**Records excerpted from a collection**
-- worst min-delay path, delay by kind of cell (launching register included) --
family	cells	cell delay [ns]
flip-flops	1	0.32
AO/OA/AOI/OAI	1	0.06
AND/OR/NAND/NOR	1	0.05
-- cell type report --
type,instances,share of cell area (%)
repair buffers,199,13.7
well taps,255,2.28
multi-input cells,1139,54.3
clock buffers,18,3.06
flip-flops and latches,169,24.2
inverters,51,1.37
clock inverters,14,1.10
===== config.mk =====
export PLATFORM = sky130hd
export DESIGN_NAME = exec_unit
export DESIGN_NICKNAME = d
export VERILOG_FILES = /design/src/rtl/exec_unit.sv
export SDC_FILE = /design/constraint.sdc
export NUM_CORES = 1
export LEC_CHECK = 0
export ABC_AREA = 1
export ABC_CLOCK_PERIOD_IN_PS = 4380
export CORE_MARGIN = 2
export CORE_UTILIZATION = 61
export DETAILED_ROUTE_END_ITERATION = 6
export PLACE_DENSITY = 0.88
export SLEW_MARGIN = 20
export SYNTH_ARGS = -nofsm -noshare
export SYNTH_HDL_FRONTEND = slang
export SYNTH_SLANG_ARGS = --single-unit

===== constraint.sdc =====
create_clock -name clk -period 4.38 [get_ports clk]
set_input_delay 0.876 -clock clk [delete_from_list [all_inputs] [get_ports clk]]
set_output_delay 0.876 -clock clk [all_outputs]
set_load 0.1 [all_outputs]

**EXERCISE REQUIREMENTS**
A single number is the whole answer: how many lines of the records contain the word "buffers".

**REPLY TO THE EXERCISE**
2